Pero es la hora de levantarse y afrontar el día. Es posible que al final sí lleve el gorro; antes que aguantar sus miradas, prefiere asarse de calor.

Sin embargo, cuando se mira en el espejo, antes de abrir el grifo, Rogelio deja escapar un grito que se oye en más de una planta. Cierra los ojos, se sienta en el bidé. Después trata de recomponerse y se asoma de nuevo. Ahí está, no se lo cree. 

Una mata de pelo negro y despeinado le baila sobre las cejas. Se acerca a su reflejo y se lleva las manos a la cabeza. Primero una. Después la otra. Se aferra a los mechones y tira con fuerza. Duele. Se le saltan las lágrimas. Se echa a reír a carcajadas. 

Cuando aparece en la iglesia lo hace con paso seguro. Saluda a sus primos, besa a su madre, abraza a sus hermanas. 

–Rogelio. 

Esa voz le hiela la espalda. 

–Raquel. ¿Cómo estás?

Raquel titubea, sonríe con timidez. Parece no haber olvidado que hace unos años huyeron de aquella boda del infierno donde todo eran lazos y mentiras; parece que quiera repetir aquello de escapar con él. 

Después se guarda silencio, se despide a la tía Leoncia.
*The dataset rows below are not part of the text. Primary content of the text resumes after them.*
==> src/rtl/aes_load_ctrl.sv <==
// Load/launch controller between an SPI front end and an AES core: synchronizes
// chip enable, captures key/message/dir, starts the core and watches for completion.
module aes_load_ctrl #(
  parameter int K       = 192,
  parameter int TIMEOUT = 255
) (
  input  logic         clk,
  input  logic         reset,
  input  logic         ce_async,
  input  logic [K-1:0] key_a,
  input  logic [127:0] message_a,
  input  logic         dir_a,
  output logic         core_load,
  output logic [K-1:0] key,
  output logic [127:0] message,
  output logic         dir,
  input  logic         core_done,
  input  logic [127:0] core_result,
  output logic         done,
  output logic [127:0] translated,
  output logic         busy,
  output logic         overrun,
  output logic         timeout_err
);

  localparam int SYNC_STAGES = 2;
  // Counter holds the number of RUN cycles already completed; the cycle that sees
  // CNT_LAST is the TIMEOUT-th one and the last chance for core_done.
  localparam logic [7:0] CNT_LAST = 8'(TIMEOUT - 1);

  typedef enum logic [2:0] {
    S_IDLE,
    S_LOAD,
    S_CAPTURE,
    S_RUN,
    S_DONE
  } state_t;

  logic [SYNC_STAGES-1:0] sync_reg;
  logic                   ce_s;

  state_t       state_reg;
  logic [7:0]   cnt_reg;
  logic [K-1:0] key_reg;
  logic [127:0] message_reg;
  logic         dir_reg;
  logic [127:0] translated_reg;
  logic         core_load_reg;
  logic         done_reg;
  logic         busy_reg;
  logic         overrun_reg;
  logic         timeout_err_reg;

  generate
    for (genvar gi = 0; gi < SYNC_STAGES; gi++) begin : g_sync
      if (gi == 0) begin : g_first
        always_ff @(posedge clk) begin
          if (reset) sync_reg[gi] <= 1'b0;
          else       sync_reg[gi] <= ce_async;
        end
      end else begin : g_chain
        always_ff @(posedge clk) begin
          if (reset) sync_reg[gi] <= 1'b0;
          else       sync_reg[gi] <= sync_reg[gi-1];
        end
      end
    end
  endgenerate

  assign ce_s = sync_reg[SYNC_STAGES-1];

  always_ff @(posedge clk) begin
    if (reset) begin
      state_reg       <= S_IDLE;
      cnt_reg         <= '0;
      key_reg         <= '0;
      message_reg     <= '0;
      dir_reg         <= 1'b0;
      translated_reg  <= '0;
      core_load_reg   <= 1'b1;
      done_reg        <= 1'b0;
      busy_reg        <= 1'b0;
      overrun_reg     <= 1'b0;
      timeout_err_reg <= 1'b0;
    end else begin
      case (state_reg)
        S_IDLE: begin
          if (ce_s) begin
            state_reg       <= S_LOAD;
            overrun_reg     <= 1'b0;
            timeout_err_reg <= 1'b0;
          end
        end
        S_LOAD: begin
          if (!ce_s) begin
            state_reg <= S_CAPTURE;
            busy_reg  <= 1'b1;
          end
        end
        S_CAPTURE: begin
          // SPI is idle here, so the sclk-domain buses are stable and safe to sample.
          key_reg       <= key_a;
          message_reg   <= message_a;
          dir_reg       <= dir_a;
          cnt_reg       <= '0;
          core_load_reg <= 1'b0;
          state_reg     <= S_RUN;
        end
        S_RUN: begin
          if (ce_s) overrun_reg <= 1'b1;
          if (core_done) begin
            translated_reg <= core_result;
            done_reg       <= 1'b1;
            core_load_reg  <= 1'b1;
            busy_reg       <= 1'b0;
            state_reg      <= S_DONE;
          end else if (cnt_reg == CNT_LAST) begin
            timeout_err_reg <= 1'b1;
            core_load_reg   <= 1'b1;
            busy_reg        <= 1'b0;
            state_reg       <= S_IDLE;
          end else begin
            cnt_reg <= cnt_reg + 8'd1;
          end
        end
        S_DONE: begin
          if (ce_s) begin
            done_reg        <= 1'b0;
            overrun_reg     <= 1'b0;
            timeout_err_reg <= 1'b0;
            state_reg       <= S_LOAD;
          end
        end
        default: begin
          state_reg     <= S_IDLE;
          core_load_reg <= 1'b1;
          done_reg      <= 1'b0;
          busy_reg      <= 1'b0;
        end
      endcase
    end
  end

  assign core_load   = core_load_reg;
  assign key         = key_reg;
  assign message     = message_reg;
  assign dir         = dir_reg;
  assign done        = done_reg;
  assign translated  = translated_reg;
  assign busy        = busy_reg;
  assign overrun     = overrun_reg;
  assign timeout_err = timeout_err_reg;

endmodule

==> config.mk <==
export PLATFORM = sky130hd
export DESIGN_NAME = aes_load_ctrl
export DESIGN_NICKNAME = d
export VERILOG_FILES = /design/src/rtl/aes_load_ctrl.sv
export SDC_FILE = /design/constraint.sdc
export NUM_CORES = 1
export LEC_CHECK = 0
export CAP_MARGIN = 40
export CORE_AREA = 2 2 350 352
export DETAILED_ROUTE_END_ITERATION = 6
export DIE_AREA = 0 0 352 354
export GPL_TIMING_DRIVEN = 0
export PLACE_DENSITY_LB_ADDON = 0.05
export SYNTH_ARGS = -nofsm -noshare
export SYNTH_HDL_FRONTEND = slang
export SYNTH_SLANG_ARGS = --single-unit
==> constraint.sdc <==
create_clock -name clk -period 2.1 [get_ports clk]
set_input_delay 0.42 -clock clk [delete_from_list [all_inputs] [get_ports clk]]
set_output_delay 0.42 -clock clk [all_outputs]
set_load 0.02 [all_outputs]
==> out/metrics.yaml <==
floorplan:
  die_x_um: 352
  rows: 128
  die_area_mm2: 0.125
  core_region_area_mm2: 0.121
  start_util_pct: 13.4
  io_pins: 907
  die_height_um: 354
yosys:
  syn-cell-area_mm2: 0.0162
  ys_ff_latch: 467
  yosysUniqueCellTypes: 38
  synth_flop_cell: "dfxtp_1"
  async_flop_share_pct: 0
  yosysWarnings: 0
  yosysTopAreaCellShare_pct: 57.7
  syn_area_per_cell_um2: 7.88
  synth.top_cells.by_area: "dfxtp_1 58%, nand2_1 21%, a21oi_1 14%, buf_2 2.4%, clkbuf_1 1.7%"
  synth_nets: 2511
  synth-edff-count: 0
  synth_seq_area_share_pct: 57.7
  yosys.area.top_type: "dfxtp_1"
  syn_inst: 2056
final_layout:
  final_net_count: 3489
  fillers: 13269
  syn2layout_area_growth_pct: 81.0
  fin_area_mm2: 0.0293
  layoutNonFillerInstCount: 4707
  largest_reg_flops: 192
  drive_above_1_share_pct: 6.30
worst_hold_path:
  min_from: "message_a[35]"
  hold-path-cell-count: 3
  worstHoldPathType: "in -> reg"
  hold_end: "message[35]"
clocking:
  tritoncts: "done"
  numCtsBuffers: 66
  root_buffer: "clkbuf_16"
  h-tree-depth: 3
  clkTransAtPathRegs_ps: 60
  insertion_delay_ps: 620
  clock_sinks: 467
  clock_path_buffers: 3
power:
  pwr-share-clk_pct: 46.5
  combPwrFrac_pct: 14.2
  p_per_area_mw_per_mm2: 817
  irDropWorstVdd_v: 0.000526
  p_sw_uw: 6430
  swShare_pct: 26.8
  power_uw: 24000
  cellLeakagePower_uw: 0.0109
  internal_power_uw: 17500
  power_frac_seq_pct: 39.3
sta:
  slew_violations: 0
  rsz0062_at_grt: "no"
  min_period_over_period_pct: 96.7
  period_needed_ps: 2030
  fmax_mhz: 492
  finalHoldViolCount: 0
  relSlewSlack_pct: 47.0
  clock-skew-final_ps: 17.7
  finalSetupViolCount: 0
  tightest_slew_ps: 796
critical_path:
  timing.critical_path.buf_inv: 1
  worstSetupEndpointType: "output pin"
  r2r_slack_ps: 220
  worst_ep_required_time_ps: 1680
  startpoint_type: "flip-flop"
  critPathTopFamily: "buffers and inverters"
  path_class: "reg -> out"
  critPathMaxFanout: 2
  critPathArrivalTime_ps: 1610
  ff2ff_path_depth: 6
  crit_slowest_cell: "clkdlybuf4s50_1"
  timing.rr.end: "translated[36]"
  r2r_start: "state_reg[2]"
  worstPathCellList: "clkdlybuf4s50_1"
  cpPeakStageDelay_ps: 640
routing:
  drt_iter0_drc: 728
  vias_per_cell: 3.72
  vias: 17493
  drt-wirelength-per-cell_um: 20.2
  drt_first_pass_iters: 7
  drc: 2
  drtAntennaViolNets: 0
  drt_wl_total_um: 95300
placement:
  numPortBuffers: 905
  dp.cells: 4588
  dpl_cell_area_mm2: 0.0273
  hpwl_um: 76100
  place.gp.congestion: 0.792
global_route:
  grt_pass1_vias: 17939
  grt_overflow: 0
  grt_usage_pct: 14.7
  antenna_found_initial: 21
  grt_pass1_wl_um: 133000
  grt_max_degree: 11
run_status:
  status: "finished with violations"
  violations: "DRC"
flow_run:
  cap_violations: 0
-- kinds of logic (layout without fill, tap and decap cells) --
group	Yosys count	after routing	synth area share, %
AO/OA/AOI/OAI	477	477	15.0
AND/OR/NAND/NOR	943	943	22.5
flip-flops	467	467	57.7
buffers and inverters	163	1185	4.43
XOR/XNOR	4	4	0.216
other	0	4	0
adder cells (fa/ha/maj)	2	2	0.154
-- cell usage after synthesis, drive strengths merged, types with 2 or more instances --
master,count
inv,7
o21ai,7
a31oi,5
xor2,4
nand3,4
and3,4
nand2,907
nand2b,4
dfxtp,467
nand4,3
nor2b,3
ha,2
nor2,6
clkbuf,75
buf,81
a22oi,2
nor3,5
a21oi,455
-- cell usage in the layout, fill, tap and decap left out, types with 5 or more instances in the layout --
cell / instances
clkbuf_1: 83
nor2_1: 5
dlymetal6s2s_1: 14
o21ai_0: 6
dlygate4sd2_1: 167
buf_4: 6
clkbuf_2: 9
dfxtp_1: 467
nand2_1: 907
clkinv_2: 9
inv_1: 7
a31oi_1: 5
clkbuf_16: 68
clkdlybuf4s50_1: 724
buf_2: 72
clkbuf_8: 12
nor3_1: 5
a21oi_1: 455
-- metrics by stage --
stage	setup TNS [ps]	setup WS, ps	hold WS, ps	util (%)
finish	0	68.3	343	24.3
global route	0	0.175	310	24.3
CTS	0	0.264	271	24.2
detailed placement	-84260	-402	445	22.6
global placement	-194670	-682	442	22.6
floorplan	0	562	414	-
-- area by class of cell --
cell class	count	area, um^2	share of cell area [%]
Clock inverter	14	160	0.546
Timing Repair Buffer	910	8960	30.5
Clock buffer	98	1930	6.60
Sequential cell	467	9350	31.9
Tap cell	1625	2030	6.93
Multi-Input combinational cell	1426	6130	20.9
Antenna cell	4	10.0	0.0341
Inverter	7	26.3	0.0896
Buffer	156	724	2.47
-- metal layers --
metal	track usage (%)	routed length [um]	up-vias
met1	14.8	34200	8142
met2	28.3	51300	583
li1	-	-	8612
met5	0	167	-
met4	3.91	1900	26
met3	5.42	7730	130
-- what timing repair did --
item,4_1_cts,5_1_grt
hold buffers,0,0
setup buffers,0,3
resized for setup,176,29
pin swaps,0,1
setup endpoints to repair,331,188
cloned,0,0
-- power groups by stage --
| stage | Clock (uW) | Sequential, uW | Combinational [uW] |
|---|---|---|---|
| floorplan | 0 | 10000 | 915 |
| global placement | 0 | 9600 | 3540 |
| detailed placement | 0 | 9620 | 3550 |
| CTS | 11700 | 9420 | 3490 |
| global route | 12000 | 9460 | 3700 |
| finish | 11100 | 9420 | 3410 |
-- worst max path at each step --
stage | endpoint | slack, ps | cells after the start | from
2_1_floorplan | cnt_reg[2] | 560 | 6 | cnt_reg[0]
3_3_place_gp | state_reg[1] | -680 | 4 | reset
3_5_place_dp | key[6] | -400 | 5 | reset
4_1_cts | key[172] | 0.3 | 1 | key[172]
5_1_grt | message[75] | 0.2 | 1 | message[75]
6_report | message[3] | 70 | 1 | message[3]
Note: power is estimated with default switching activity, not from simulation.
Se conduce hasta el cementerio de un pueblo que llora porque la conocía, seguro, mejor que sus propios sobrinos. 

Junto a la cancela donde se dicen adiós –hasta la próxima, familia, hasta la próxima boda o el próximo entierro –, Rogelio busca a Raquel. Roza su cintura, dice: 

–Con este calor, ¿quién se vuelve al hotel?

De manera que conducen hasta el centro, almuerzan, toman un helado, beben café. Es natural, se dicen, ni siquiera son primos de verdad. Y hay besos, es que hay besos y caricias y abrazos que le salen a uno solos, como el comer, como respirar. 

Hacia las ocho, Rogelio vuelve a su hotel. Camina despacio, recuerda la tarde que ha pasado entre las sábanas de Raquel. Antes de cruzar la puerta, el reflejo de una bata naranja frena sus pasos. 

–Sonrisa de bobalicón. 

–No se burle, señora. Y gracias. 

Pero la vieja ni siquiera lo mira ya. Ríe, con tanto escándalo, que a Rogelio le entran ganas de correr. La mira, un segundo antes de marcharse. Lo que ve le deja helado.

Está sentada en el pórtico de una iglesia, con la bata echada por encima y la cesta sobre las rodillas. Junto a ella, en el suelo, un cartón mal apañado le hace las veces de cartel: 

“SE VENDE CRECEPELO. RESULTADO INMEDIATO. VISIBLE SOLO POR EL PROPIO CONSUMIDOR.”